Among the major products in Novo’s biopharmaceuticals business, sales of which climbed 11% to 13.58 billion kroner. NovoSeven (recombinant Factor VIIa) was up 11% to 7.07 billion kroner, while the growth hormone Norditropin increased 14% to 4.40 billion kroner.
As for Victoza (liraglutide), Novo’s once-daily human glucagon-like peptide-1 (GLP-1) analogue for type 2 diabetes, chief executive Lars Rebien Sorensen “is very encouraging”. The drug has been launched in Germany, the UK, Denmark, Ireland, Norway, Switzerland, the Netherlands, Greece and Sweden and feedback from healthcare professionals and patients has been positive, the company says.
In Germany, the GLP-1 class constitutes more than 3% of the total diabetes care market, Novo says, and Victoza has captured more than 52% of that from Amylin/Eli Lilly’s blockbuster Byetta (exenatide). Liraglutide has recently been approved in the USA and Japan.
Byetta Rejected By FDA Over New Formula
The U.S. Food and Drug Administration has declined, at least until more information is provided, to approve a new formula for the drug Byetta, which is taken to regulate diabetes. The FDA said it needs more information about the manufacturing process used by the drug’s makers, Eli Lilly and Amylin Pharmaceuticals. The government agency also wants to know how the companies will mitigate any health risk to consumers before approving the drug.

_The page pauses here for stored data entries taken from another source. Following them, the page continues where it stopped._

$ cat src/gb_cart_pkg.sv
package gb_cart_pkg;

	// --------------------------------------------------
	// cpu address, decoded two ways
	// --------------------------------------------------

	// rom read view over the 0x0000-0x7fff space
	typedef struct packed {
		logic [1:0]  region;	// 16k window, 0 is fixed bank and 1 is switchable
		logic [13:0] offset;	// byte inside the 16k bank
	} rom_view_t;

	// register select view, one 8k slot per select value
	typedef struct packed {
		logic [2:0]  sel;	// which 8k slot was hit
		logic [12:0] sub;	// bit 12 picks mbc5 low or high rom bank
	} ctl_view_t;

	typedef union packed {
		rom_view_t rom;
		ctl_view_t ctl;
	} cart_addr_t;

	// decoded mapper kind
	localparam logic [2:0] MBC_NONE = 3'd0;
	localparam logic [2:0] MBC_1    = 3'd1;
	localparam logic [2:0] MBC_2    = 3'd2;
	localparam logic [2:0] MBC_3    = 3'd3;
	localparam logic [2:0] MBC_5    = 3'd4;

	// header word addresses, odd byte sits in the upper half of the word
	localparam logic [24:0] HDR_CGB_OFS  = 25'h142;	// cgb flag at 0x143
	localparam logic [24:0] HDR_TYPE_OFS = 25'h146;	// cart type at 0x147
	localparam logic [24:0] HDR_SIZE_OFS = 25'h148;	// rom size low, ram size high

	// 8k slot selects seen through the control view
	localparam logic [2:0] SEL_RAM_EN   = 3'b000;	// 0x0000-0x1fff
	localparam logic [2:0] SEL_ROM_BANK = 3'b001;	// 0x2000-0x3fff
	localparam logic [2:0] SEL_RAM_BANK = 3'b010;	// 0x4000-0x5fff
	localparam logic [2:0] SEL_MODE     = 3'b011;	// 0x6000-0x7fff
	localparam logic [2:0] SEL_CRAM     = 3'b101;	// 0xa000-0xbfff

	localparam logic [3:0] RAM_ENABLE_KEY = 4'hA;	// low nibble that opens cart ram

endpackage

$ cat src/cram_read_mux.sv
`timescale 1ns/100ps

module cram_read_mux import gb_cart_pkg::*; (
	input  logic        clk_sys,
	input  cart_addr_t  cart_addr,
	input  logic        lane_sel,	// byte lane of the current address
	input  logic [7:0]  lane_q_lo,
	input  logic [7:0]  lane_q_hi,
	input  logic [15:0] rom_rdata,	// word for the current rom_addr
	input  logic        ram_enable,
	input  logic        rtc_mode,
	input  logic [2:0]  mbc_kind,
	input  logic        cart_ready,
	output logic [7:0]  cart_do
);

	logic       sel_q;		// lane_sel aligned with the lane read
	logic [7:0] lane_byte;
	logic       is_cram;
	logic       mbc2_window;	// 512 x 4 bit ram inside the mbc2 chip

	always_ff @(posedge clk_sys) begin
		sel_q <= lane_sel;
	end

	assign lane_byte   = sel_q ? lane_q_hi : lane_q_lo;
	assign is_cram     = (cart_addr.ctl.sel == SEL_CRAM);
	assign mbc2_window = (mbc_kind == MBC_2) && (cart_addr.ctl.sub[12:9] == 4'd0);

	// --------------------------------------------------
	// cpu read data
	// --------------------------------------------------
	always_comb begin
		if (!cart_ready)
			cart_do = 8'h00;	// nothing loaded yet
		else if (is_cram) begin
			if (!ram_enable)
				cart_do = 8'hFF;	// open bus
			else if (mbc2_window)
				cart_do = {4'hF, lane_byte[3:0]};	// only the low nibble exists
			else if (rtc_mode)
				cart_do = 8'h00;	// clock registers not modelled
			else
				cart_do = lane_byte;
		end else if (cart_addr.rom.offset[0])
			cart_do = rom_rdata[15:8];
		else
			cart_do = rom_rdata[7:0];
	end

endmodule

$ cat config.mk
export PLATFORM = sky130hd
export DESIGN_NAME = cram_read_mux
export DESIGN_NICKNAME = d
export VERILOG_FILES = /design/src/gb_cart_pkg.sv /design/src/cram_read_mux.sv
export SDC_FILE = /design/constraint.sdc
export NUM_CORES = 1
export LEC_CHECK = 0
export ABC_CLOCK_PERIOD_IN_PS = 2200
export BUFFER_PORTS_ARGS = -buffer_cell sky130_fd_sc_hd__buf_2
export CAP_MARGIN = 20
export CORE_MARGIN = 4
export CORE_UTILIZATION = 32
export CTS_BUF_LIST = sky130_fd_sc_hd__clkbuf_4 sky130_fd_sc_hd__clkbuf_8
export DETAILED_ROUTE_END_ITERATION = 10
export PLACE_DENSITY = 0.83
export SLEW_MARGIN = 25
export SYNTH_ARGS = -nofsm -noshare
export SYNTH_HDL_FRONTEND = slang
export SYNTH_SLANG_ARGS = --single-unit
$ cat constraint.sdc
create_clock -name clk_sys -period 2.2 [get_ports clk_sys]
set_input_delay 0.33 -clock clk_sys [delete_from_list [all_inputs] [get_ports clk_sys]]
set_output_delay 0.33 -clock clk_sys [all_outputs]
set_load 0.05 [all_outputs]
==> flow_summary.json, run 1 <==
{
  "core_um2": 1301,
  "place_area_um2": 705.7,
  "worstHoldPathType": "in2reg",
  "worstPathArrival_ns": 1.42,
  "drt_wl_total_mm": 1.385,
  "async_flop_share_pct": 0,
  "combPwrFrac_pct": 87.4,
  "gp_congestion": 0.6889,
  "clk_pin_slew_ns": 0,
  "synthFlopType": "dfxtp_1",
  "p_sw_w": 0.00008366,
  "post-route-period-util_pct": 79.66,
  "grt_pass1_wl_mm": 1.966,
  "gr-usage-all-layers_pct": 12.51,
  "place_ws_ns": 0.4315,
  "slew_viol_final": 0,
  "p_sw_share_pct": 46.79,
  "viasPerCell": 4.955,
  "drt-initial-drc-count": 0,
  "ctsResizeCount": 0,
  "yosys.cell_types.count": 17,
  "syn_area_um2": 437.9,
  "reg_top3": "sel_q (1)",
  "timing_hold_violations_final": 0,
  "drv_cap": 0,
  "cp_max_fo": 8,
  "drt_first_pass_iters": 1,
  "ant_nets": 0,
  "grt_pass1_vias": 523,
  "chipWidth_um": 45.00,
  "tns_ns": 0,
  "yosysWarnings": 0,
  "start_util_pct": 33.65,
  "power.leakage_nw": 0.3938,
  "rows": 13,
  "largest_reg_flops": 1,
  "seqPwrFrac_pct": 12.6,
  "grt_max_degree": 9,
  "diodes": 0,
  "critPathKind": "in2out",
  "post_drt_wl_per_cell_um": 12.59,
  "start_kind": "input pin",
  "io_pins": 64,
  "ys_ff_latch": 1,
  "required_ns": 1.87,
  "fin_nets": 153,
  "setup_viol": 0,
  "setup_ws_ns": 0.4474,
  "synth.net_count": 99,
  "fillCellCount": 134,
  "yosys.area.top_type_share_pct": 20.57,
  "drive_gt1_share_pct": 78.95,
  "grt_overflow_total": 0,
  "area_growth_pct": 61.14,
  "drc": 0,
  "crit_path_end_kind": "output pin",
  "rsz0062_at_grt": "false",
  "die_h_um": 45.00,
  "seq_area_frac_synth_pct": 4.571,
  "yosys.area.top_type": "mux2_2",
  "final_area_um2": 705.7,
  "period_minus_slack_ns": 1.753,
  "tightest_slew_ns": 0.3729,
  "clkPwrFrac_pct": 0,
  "die_area_um2": 2025,
  "num_vias": 545,
  "pwr_density_cell_nw_per_um2": 253.4,
  "synthCells": 43,
  "cts_setup_buffers": 0,
  "dpl.cell_count": 110,
  "clock.fmax_mhz": 570.6,
  "final_cells": 110,
  "synth_edf_count": 0,
  "synth_top_cells_by_area": "mux2_2 (21%), mux2_4 (14%), o221a_2 (10%)",
  "outcome": "finished clean",
  "max_slew_margin_pct": 75.10,
  "top_register": "sel_q",
  "synth_most_common_cell": "mux2_2",
  "portBuffers": 55,
  "antenna_found_initial": 0,
  "multi_input_area_um2": 387.9,
  "seq_area_um2": 20.02,
  "syn-mean-instance-area_um2": 10.18,
  "holdBufCountCts": 0,
  "intPower_w": 0.00009514,
  "ir_worst_vdd_v": 0.0001522
}
[power by group through the flow]
stage	sequential, W	clock (W)	combinational [W]
floorplan	0.0000197	0	0.000103
detailed placement	0.0000227	0	0.000158
global route	0.0000230	0	0.000168
CTS	0.0000227	0	0.000158
finish	0.0000225	0	0.000156
global placement	0.0000225	0	0.000154
[worst max-delay path: stages]
cell     delay [ns]
buf_2          0.10
and3b_1        0.36
o22ai_1        0.14
nor3b_1        0.19
buf_2          0.29
[placed cells by master (no fill, tap or decap)]
cell and instances:
a211oi_2 1, a21o_2 1, and3b_1 1, buf_2 55, dfxtp_1 1, inv_1 1
mux2_2 8, mux2_4 4, mux2i_1 4, nand4b_4 1, nor2_1 4, nor3_1 1
nor3b_1 4, nor4b_4 1, o221a_2 4, o22ai_1 4
[worst paths after layout]
kind                       from         end  cells after the start
setup / recovery  cart_addr[14]  cart_do[3]                      5
hold / removal         lane_sel       sel_q                      1
[final cells by class]
cell class	instances	share of cell area (%)
multi-input combinational	38	54.96
timing repair buffer	55	39.01
sequential	1	2.837
tap	15	2.660
inverter	1	0.5319
[kinds of logic after synthesis]
| kind of cell | share of synthesized area (%) |
|---|---|
| AO/OA/AOI/OAI | 20.86 |
| buffers and inverters | 6.855 |
| flip-flops | 4.572 |
| multiplexers | 43.43 |
| AND/OR/NAND/NOR | 24.28 |
[per-stage QoR]
| stage | utilization [%] | power [W] | hold slack (ns) |
|---|---|---|---|
| floorplan | - | 0.0001226 | 0.3577 |
| global placement | 54.23 | 0.0001770 | 0.4342 |
| detailed placement | 54.23 | 0.0001805 | 0.4366 |
| CTS | 54.23 | 0.0001809 | 0.4366 |
| global route | 54.23 | 0.0001908 | 0.4492 |
| finish | 54.23 | 0.0001788 | 0.4346 |
[per-layer routing]
metal	part of all wire, %	vias up	global-route usage [%]
met1	32	238	10.95
met4	0	0	0
met5	0	-	0
met3	10	0	1.195
met2	58	27	29.66
li1	-	280	-
No activity file was read; power rests on OpenSTA's default activity.
==> run 2: changes to the inputs <==
- ABC_CLOCK_PERIOD_IN_PS: 2200 -> 1700
- CORE_UTILIZATION: 32 -> 30
- PLACE_DENSITY: 0.83 -> 0.78
- clock period: 2.2 -> 1.7 ns (I/O delays scaled with it)
==> flow_summary.json, run 2 (synthesized netlist as in run 1, its figures left out) <==
{
  "combPwrFrac_pct": 88.6,
  "chipWidth_um": 46.21,
  "cts_setup_buffers": 0,
  "drt_wl_total_mm": 1.393,
  "clk_pin_slew_ns": 0,
  "max_slew_margin_pct": 77.16,
  "viasPerCell": 5.018,
  "gp_congestion": 0.6252,
  "required_ns": 1.44,
  "gr-usage-all-layers_pct": 12.59,
  "critPathKind": "in2out",
  "post-route-period-util_pct": 93.93,
  "cpLargestDelayFamily": "simple AND/OR/NAND/NOR gates",
  "tightest_slew_ns": 0.3419,
  "drv_cap": 0,
  "crit_chain": "buf_2, nor4b_4, a211oi_2, nor3b_1, buf_2",
  "diodes": 0,
  "start_util_pct": 32.83,
  "core_um2": 1334,
  "clock.fmax_mhz": 626.2,
  "p_total_w": 0.0002374,
  "final_common_cell": "buf_2",
  "die_h_um": 46.21,
  "drc": 0,
  "slew_viol_final": 0,
  "worstHoldPathType": "in2reg",
  "rows": 13,
  "drt-initial-drc-count": 3,
  "layout_common_cells": "buf_2 (54), mux2_2 (8)",
  "die_area_um2": 2135,
  "grt_max_degree": 9,
  "holdBufCountCts": 0,
  "p_sw_share_pct": 46.26,
  "top_register": "sel_q",
  "clkPwrFrac_pct": 0,
  "cp_max_fo": 4,
  "p_sw_w": 0.0001098,
  "min_from": "lane_sel",
  "ir_worst_vdd_v": 0.0002211,
  "critPathMaxStageDelay_ns": 0.31,
  "hold_depth": 1,
  "rsz0062_at_grt": "false",
  "seqPwrFrac_pct": 11.4,
  "drive_gt1_share_pct": 81.44,
  "fin_nets": 155,
  "antenna_found_initial": 0,
  "portBuffers": 55,
  "cp.buffers_inverters": 2,
  "drt_first_pass_iters": 3,
  "place_ws_ns": 0.07686,
  "worstPathArrival_ns": 1.34,
  "io_pins": 64,
  "grt_overflow_total": 0,
  "power.leakage_nw": 0.4079,
  "ant_nets": 0,
  "reg_top3": "sel_q (1)",
  "outcome": "finished clean",
  "num_vias": 562,
  "intPower_w": 0.0001276,
  "crit_start": "cart_addr[11]",
  "setup_ws_ns": 0.1032,
  "finalCoreUtilization_pct": 54.97,
  "grt_pass1_vias": 532,
  "area_growth_pct": 67.43,
  "cp.depth": 5,
  "fillCellCount": 123,
  "dp_hpwl_mm": 1.303,
  "pwr_density_cell_nw_per_um2": 323.8,
  "largest_reg_flops": 1,
  "crit_top_cell": "buf_2",
  "crit_path_end_kind": "output pin",
  "grt_pass1_wl_mm": 2.090,
  "timing_hold_violations_final": 0,
  "crit_slowest_cell": "nor4b_4",
  "start_kind": "input pin",
  "post_drt_wl_per_cell_um": 12.44,
  "period_minus_slack_ns": 1.597,
  "setup_viol": 0
}
-- run 2: cell count changes in the layout (fill, tap and decap cells not counted) --
cell / previous run / this run
nor3b_2: 0 / 1
buf_4: 0 / 3
buf_2: 55 / 54
nor3_2: 0 / 1
nor3b_1: 4 / 3
nor3_1: 1 / 0
-- run 2: final timing paths --
check | to
hold / removal | sel_q
setup / recovery | cart_do[1]
-- run 2: layer usage --
metal  GRT usage [%]  share of wire, %  vias up
met5               0                 0        -
met4               0                 0        0
met3           2.734                12        0
met2           25.82                55       29
met1           13.41                33      250
li1                -                 -      283
-- run 2: power by group through the flow --
stage | clock [W] | sequential, W | combinational, W
6_report | 0 | 0.0000271 | 0.000210
5_1_grt | 0 | 0.0000274 | 0.000225
4_1_cts | 0 | 0.0000274 | 0.000210
3_5_place_dp | 0 | 0.0000274 | 0.000210
3_3_place_gp | 0 | 0.0000273 | 0.000206
2_1_floorplan | 0 | 0.0000255 | 0.000134
-- run 2: cell type report --
| cell class | count | area [µm²] | share of cell area, % |
|---|---|---|---|
| sequential | 1 | 20.02 | 2.730 |
| timing repair buffer | 57 | 292.8 | 39.93 |
| tap | 15 | 18.77 | 2.560 |
| inverter | 1 | 3.754 | 0.5119 |
| multi-input combinational | 38 | 397.9 | 54.27 |
-- run 2: stage by stage --
stage               setup TNS, ns  instances  hold WS (ns)  instance area, µm²
floorplan                  -1.270         43        0.2827               442.9
global placement                0        112        0.3594               725.7
detailed placement              0        112        0.3620               725.7
CTS                             0        112        0.3620               725.7
global route                    0        112        0.3738               733.2
finish                          0        112        0.3606               733.2
-- run 2: timing repair --
action	in CTS	in global routing
hold endpoints to repair	0	0
setup endpoints to repair	0	8
resized for setup	0	3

http://www.newsomelaw.com/blog/2010/03/25/byetta-rejected-fda-over-new-formula
Let’s not overlook this damaging news today from Saudi re Avandia
“The side effects that have been reported include bone fractures, congestive heart failure, risk of heart attacks, eye damage, and acute hepatitis. Saudi Arabia, specifically the Saudi Food and Drug Authority (SFDA), has the opinion that the side effects from Avandia outweigh the benefits received from taking the drug, and that there are other safer alternatives on the market for type-2 diabetes patients. While the drug will still be available on pharmacy shelves until sold, there will be no new shipments allowed for at least the next six months.”
Yes, I agree, taking any newly released drugs can be a huge risk… if I have to anything, I will always wait for it to be out for some time first and then I will then do a search for forums exactly like this and and see how people are responding to it.